▶ Problem details: With the material below, print exactly the lines between the line holding "sink count: 58" and the line holding "Leak: 2.68 nW", inclusive. Add nothing else.

▶ Data for the task:
## src/rtl/delay_timer_arbiter.sv

```systemverilog
// -----------------------------------------------------------------------------
// delay_timer_arbiter
//
// Shares one prescaled down-counting delay timer among four requesters.
// A round-robin arbiter picks one pending requester, loads its requested
// delay, counts it out in prescaled ticks and then pulses that requester's
// done line for one cycle. Dropping req while owning the timer cancels the
// delay without a done pulse.
//
// Parameters:
//   PRESCALE  clk cycles per timer tick (>= 1)
//   CNT_W     width of each requested delay and of the tick counter
//   PRE_W     width of the prescaler counter (must hold PRESCALE-1)
//
// Ports:
//   clk    system clock, all state updates on posedge
//   ar     asynchronous active-low reset
//   req    level request per requester, held until done or cancel
//   dly    requested delays, requester i uses dly[i*CNT_W +: CNT_W]
//   grant  one-hot owner of the timer, 0 when idle
//   done   one-cycle completion pulse to the owner
//   busy   high whenever the timer is not idle
//   tick   one-cycle pulse on every prescaler rollover while counting
// -----------------------------------------------------------------------------
module delay_timer_arbiter #(
    parameter int PRESCALE = 50000000,
    parameter int CNT_W    = 16,
    parameter int PRE_W    = 26
) (
    input  logic               clk,
    input  logic               ar,
    input  logic [3:0]         req,
    input  logic [4*CNT_W-1:0] dly,
    output logic [3:0]         grant,
    output logic [3:0]         done,
    output logic               busy,
    output logic               tick
);

    typedef enum logic [1:0] {
        IDLE  = 2'd0,
        COUNT = 2'd1,
        DONE  = 2'd2
    } state_t;

    localparam logic [PRE_W-1:0] PRE_LAST = PRE_W'(PRESCALE - 1);

    state_t             state;
    logic [1:0]         ptr;        // first requester to consider next time
    logic [1:0]         owner;      // index of the current grant holder
    logic [PRE_W-1:0]   prescaler;
    logic [CNT_W-1:0]   counter;

    logic [1:0]         win_idx;
    logic               win_found;

    // Round-robin search starting at ptr; the 2-bit sum wraps modulo 4.
    // NOTE: every always_comb output gets a default first so no path leaves
    // it unassigned, which would otherwise infer a latch.
    always_comb begin
        win_idx   = 2'd0;
        win_found = 1'b0;
        for (int i = 0; i < 4; i++) begin
            if (!win_found && req[ptr + 2'(i)]) begin
                win_idx   = ptr + 2'(i);
                win_found = 1'b1;
            end
        end
    end

    // NOTE: sequential state is updated with non-blocking assignments only,
    // so every register samples the pre-edge values of the others.
    always_ff @(posedge clk or negedge ar) begin
        if (!ar) begin
            state     <= IDLE;
            ptr       <= 2'd0;
            owner     <= 2'd0;
            prescaler <= '0;
            counter   <= '0;
            grant     <= 4'b0000;
            done      <= 4'b0000;
            busy      <= 1'b0;
            tick      <= 1'b0;
        end else begin
            tick <= 1'b0;
            case (state)
                IDLE: begin
                    if (win_found) begin
                        state     <= COUNT;
                        owner     <= win_idx;
                        grant     <= 4'b0001 << win_idx;
                        // The delay is captured only here; later dly changes
                        // do not affect the running transaction.
                        counter   <= dly[win_idx*CNT_W +: CNT_W];
                        prescaler <= '0;
                        busy      <= 1'b1;
                    end
                end

                COUNT: begin
                    // Cancel wins over completion and over a pending tick.
                    if (!req[owner]) begin
                        state <= IDLE;
                        grant <= 4'b0000;
                        busy  <= 1'b0;
                        ptr   <= owner + 2'd1;
                    end else if (counter == '0) begin
                        state <= DONE;
                        done  <= grant;
                    end else if (prescaler == PRE_LAST) begin
                        prescaler <= '0;
                        counter   <= counter - CNT_W'(1);
                        tick      <= 1'b1;
                    end else begin
                        prescaler <= prescaler + PRE_W'(1);
                    end
                end

                DONE: begin
                    // req is ignored here; the transaction is already complete.
                    state <= IDLE;
                    grant <= 4'b0000;
                    done  <= 4'b0000;
                    busy  <= 1'b0;
                    ptr   <= owner + 2'd1;
                end

                default: begin
                    state <= IDLE;
                    grant <= 4'b0000;
                    done  <= 4'b0000;
                    busy  <= 1'b0;
                end
            endcase
        end
    end

endmodule

```

## config.mk

```make
export PLATFORM = sky130hd
export DESIGN_NAME = delay_timer_arbiter
export DESIGN_NICKNAME = d
export VERILOG_FILES = /design/src/rtl/delay_timer_arbiter.sv
export SDC_FILE = /design/constraint.sdc
export NUM_CORES = 1
export LEC_CHECK = 0
export ABC_AREA = 1
export BUFFER_PORTS_ARGS = -buffer_cell sky130_fd_sc_hd__buf_2
export CAP_MARGIN = 25
export CORE_MARGIN = 2
export CORE_UTILIZATION = 40
export CTS_BUF_LIST = sky130_fd_sc_hd__clkbuf_4 sky130_fd_sc_hd__clkbuf_8
export DETAILED_ROUTE_END_ITERATION = 10
export GPL_TIMING_DRIVEN = 1
export PLACE_DENSITY = 0.67
export SLEW_MARGIN = 25
export SYNTH_ARGS = -nofsm -noshare
export SYNTH_HDL_FRONTEND = slang
export SYNTH_SLANG_ARGS = --single-unit
```

## constraint.sdc

```tcl
create_clock -name clk -period 2.64 [get_ports clk]
set_input_delay 0.264 -clock clk [delete_from_list [all_inputs] [get_ports clk]]
set_output_delay 0.264 -clock clk [all_outputs]
set_load 0.03 [all_outputs]
```

==> results by group <==
Setup path
  • R2R Setup Slk: 0.36 ns
  • Crit path required time: 2.93 ns
  • Critical-path maximum fanout: 36
  • Capturing point of the worst reg2reg path: counter[9]$_DFFE_PN0P_
  • Worst path arrival time: 2.57 ns
  • Worst r2r path cells: 15
  • Setup crit end kind: flop
  • Critical path class: reg2reg
  • FF-to-FF Start: ptr[0]$_DFFE_PN0P_
  • Worst Setup Start Kind: flop

Synthesis
  • Post-synthesis cell type count: 37
  • Async S/R FF share, synth: 1.00
  • Post-synth EDFFs: 0
  • Yosys Warn Count: 0
  • Sequential area share after synthesis: 0.326
  • Synth Instances: 700
  • Cell area after synthesis: 4450 µm²
  • Most used flip-flop cell after synthesis: dfrtp_1
  • Post-Syn Nets: 772
  • Syn Area/Cell: 6.36 µm²
  • #FFs+latches synth: 58

Global routing
  • GRT Residual Overflow: 0
  • Largest net degree at the start of global routing: 59
  • Vias in the first global route: 4386
  • Initial antenna violation count: 0
  • First-pass GRT wire length: 20.1 mm
  • GRT Util Overall: 0.209

Clock tree
  • CTS Buf Count: 9
  • Clock Latency Late Sink: 0.34 ns
  • Clock slew seen by the registers of the worst setup and hold paths: 0.07 ns
  • Root Buffer: clkbuf_8
  • Deepest clock path buffer count: 2
  • H-tree levels: 3
  • Setup bufs post-CTS: 0
  • TritonCTS clock tree: yes
  • Clk sink count: 58

Cells and area
  • Layout Nets: 847
  • Area growth syn-to-layout: 16.4%
  • Inserted Diodes: 0
  • Layout cell share with drive strength beyond 1: 0.188
  • Layout Utilization: 0.478
  • Filler cell count: 1130

Power and ir drop
  • Logic pwr share: 0.620
  • Reg power frac: 0.218
  • NetSw: 3.27 mW
  • Clock share of power: 0.161
  • Static Leak: 2.68 nW
  • Switching Share: 0.520
  • Power Dens Cells: 1210 nW/µm²
  • Final Power: 6.29 mW
  • Peak supply drop: 0.592 mV
  • Int Pwr: 3.01 mW

STA
  • Setup Skew: 0.0103 ns
  • Setup TNS Final: 0 ns
  • Final period util: 0.865
  • Max_slew headroom: 0.513
  • Fin crit period: 2.28 ns
  • Worst slew pin tran: 0.731 ns
  • Fmax: 438 MHz
  • Final Hold Fails: 0
  • Fin. max-slew vios: 0
  • Setup violations, final: 0
  • RSZ-0062 raised after global routing: false

Placement
  • GP Congestion: 0.953
  • Post-DP HPWL: 8.96 mm
  • IO buf count: 79

Min path
  • Type of the worst min-delay path: in2async

Detailed routing
  • Via Count: 4658
  • Post-DR wirelength/cell: 12.7 µm
  • Final ANT Viol Nets: 0
  • DRC violations left: 0
  • 1st-iter DRT viols: 336
  • Vias per cell: 5.06
  • Final wirelength: 11.7 mm
  • Drt pass-1 iters: 5

Die
  • Number of I/O pins: 80
  • Die area: 12000 µm²
  • # rows: 38
  • Die X: 110 µm
  • Core area: 10800 µm²
  • Starting density of the core: 0.411
  • Die Ht: 110 µm

Job
  • Max cap viols: 0

Status
  • Status: finished clean
==> final cells by class <==
class	count	area [µm²]	share of cell area
inverter	63	241	0.0466
multi-input combinational	557	2600	0.501
clock buffer	11	139	0.0268
sequential	58	1450	0.280
tap	140	175	0.0338
clock inverter	5	103	0.0198
timing repair buffer	86	473	0.0913
==> through the flow <==
step | setup slack [ns] | instance area [µm²] | hold WS (ns) | std cells
floorplan | 0.641 | 4450 | -0.0316 | 700
global placement | 0.248 | 4940 | 0.452 | 904
detailed placement | 0.248 | 4940 | 0.466 | 904
CTS | 0.217 | 5180 | 0.0847 | 920
global route | 0.104 | 5180 | 0.139 | 920
finish | 0.357 | 5180 | 0.0661 | 920
==> kinds of logic (layout without fill, tap and decap cells) <==
group | count (synthesis) | count (layout) | synth area share
buffers and inverters | 85 | 165 | 0.0905
AOI/OAI and AO/OA | 71 | 71 | 0.0818
and+or+nand+nor | 470 | 470 | 0.469
xor gates and xnor gates | 14 | 14 | 0.0275
DFF | 58 | 58 | 0.326
adders and majority gates | 2 | 2 | 0.00562
==> how the worst max path moves through the flow <==
stage	startpoint	to	slack (ns)
final	ptr[0]$_DFFE_PN0P_	counter[9]$_DFFE_PN0P_	0.36
after global routing	ptr[0]$_DFFE_PN0P_	counter[12]$_DFFE_PN0P_	0.10
after CTS	ptr[0]$_DFFE_PN0P_	counter[9]$_DFFE_PN0P_	0.22
after detailed placement	ptr[0]$_DFFE_PN0P_	counter[1]$_DFFE_PN0P_	0.25
after global placement	ptr[0]$_DFFE_PN0P_	counter[9]$_DFFE_PN0P_	0.25
after floorplan	counter[0]$_DFFE_PN0P_	prescaler[9]$_DFFE_PN0P_	0.64
==> cell usage after synthesis, types with 4 or more instances <==
master | n | area [µm²]
buf_6 | 8 | 90.1
nand2_1 | 255 | 957
dfrtp_1 | 58 | 1450
nand4_1 | 14 | 87.6
nor3_1 | 23 | 115
a21oi_1 | 33 | 165
inv_1 | 53 | 199
buf_2 | 6 | 30.0
nor2_2 | 4 | 25.0
xor2_1 | 13 | 114
nand2_2 | 15 | 93.8
nor2_1 | 73 | 274
nor4_1 | 4 | 25.0
inv_2 | 8 | 30.0
o21ai_0 | 32 | 160
nand3_1 | 65 | 325
==> registers in the layout, indices dropped and copies added (netlist names) <==
register	cells
counter	16
owner	2
tick	1
ptr	2
state	2
prescaler	26
busy	1
done	4
grant	4
==> timing repair <==
item                       4_1_cts  5_1_grt
setup endpoints to repair        0        8
hold endpoints to repair         0        0
resized for setup                0        1
hold buffers                     0        0
==> power by group through the flow <==
stage	clock, mW	sequential, mW	combinational (mW)
2_1_floorplan	0	1.35	3.30
3_3_place_gp	0	1.37	3.87
3_5_place_dp	0	1.38	3.93
4_1_cts	1.05	1.37	3.95
5_1_grt	1.08	1.41	4.50
6_report	1.01	1.37	3.90
==> worst max-delay path: stages (launching register included) <==
cell	delay [ns]
dfrtp_2	0.50
inv_2	0.17
nand2_1	0.10
nand3_2	0.09
nand2_2	0.09
nor2_4	0.14
nand3_2	0.10
nand2_4	0.22
nand2_8	0.20
inv_4	0.19
nand2_1	0.07
nand2_1	0.06
nand2_1	0.06
nand3_1	0.11
nand2_1	0.05
nand2_1	0.05
==> layer usage <==
metal / up-vias / GRT usage / routed length (µm)
li1: 2396 / - / -
met1: 2155 / 0.284 / 5470
met2: 95 / 0.342 / 5490
met3: 12 / 0.0368 / 582
met4: 0 / 0.0588 / 121
met5: - / 0 / 0
==> cell usage in the layout, fill, tap and decap left out, types with 4 or more instances in the layout <==
master / netlist / layout
nand2_1: 255 / 255
buf_2: 6 / 79
nor2_1: 73 / 73
nand3_1: 65 / 65
dfrtp_1: 58 / 57
inv_1: 53 / 53
a21oi_1: 33 / 33
o21ai_0: 32 / 32
nor3_1: 23 / 23
nand2_2: 15 / 15
nand4_1: 14 / 14
xor2_1: 13 / 13
clkbuf_8: 0 / 9
inv_2: 8 / 8
buf_4: 3 / 5
nor4_1: 4 / 4
nor2_2: 4 / 4
No activity file was read; power rests on OpenSTA's default activity.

▶ Exercise result:
  • Clk sink count: 58

Cells and area
  • Layout Nets: 847
  • Area growth syn-to-layout: 16.4%
  • Inserted Diodes: 0
  • Layout cell share with drive strength beyond 1: 0.188
  • Layout Utilization: 0.478
  • Filler cell count: 1130

Power and ir drop
  • Logic pwr share: 0.620
  • Reg power frac: 0.218
  • NetSw: 3.27 mW
  • Clock share of power: 0.161
  • Static Leak: 2.68 nW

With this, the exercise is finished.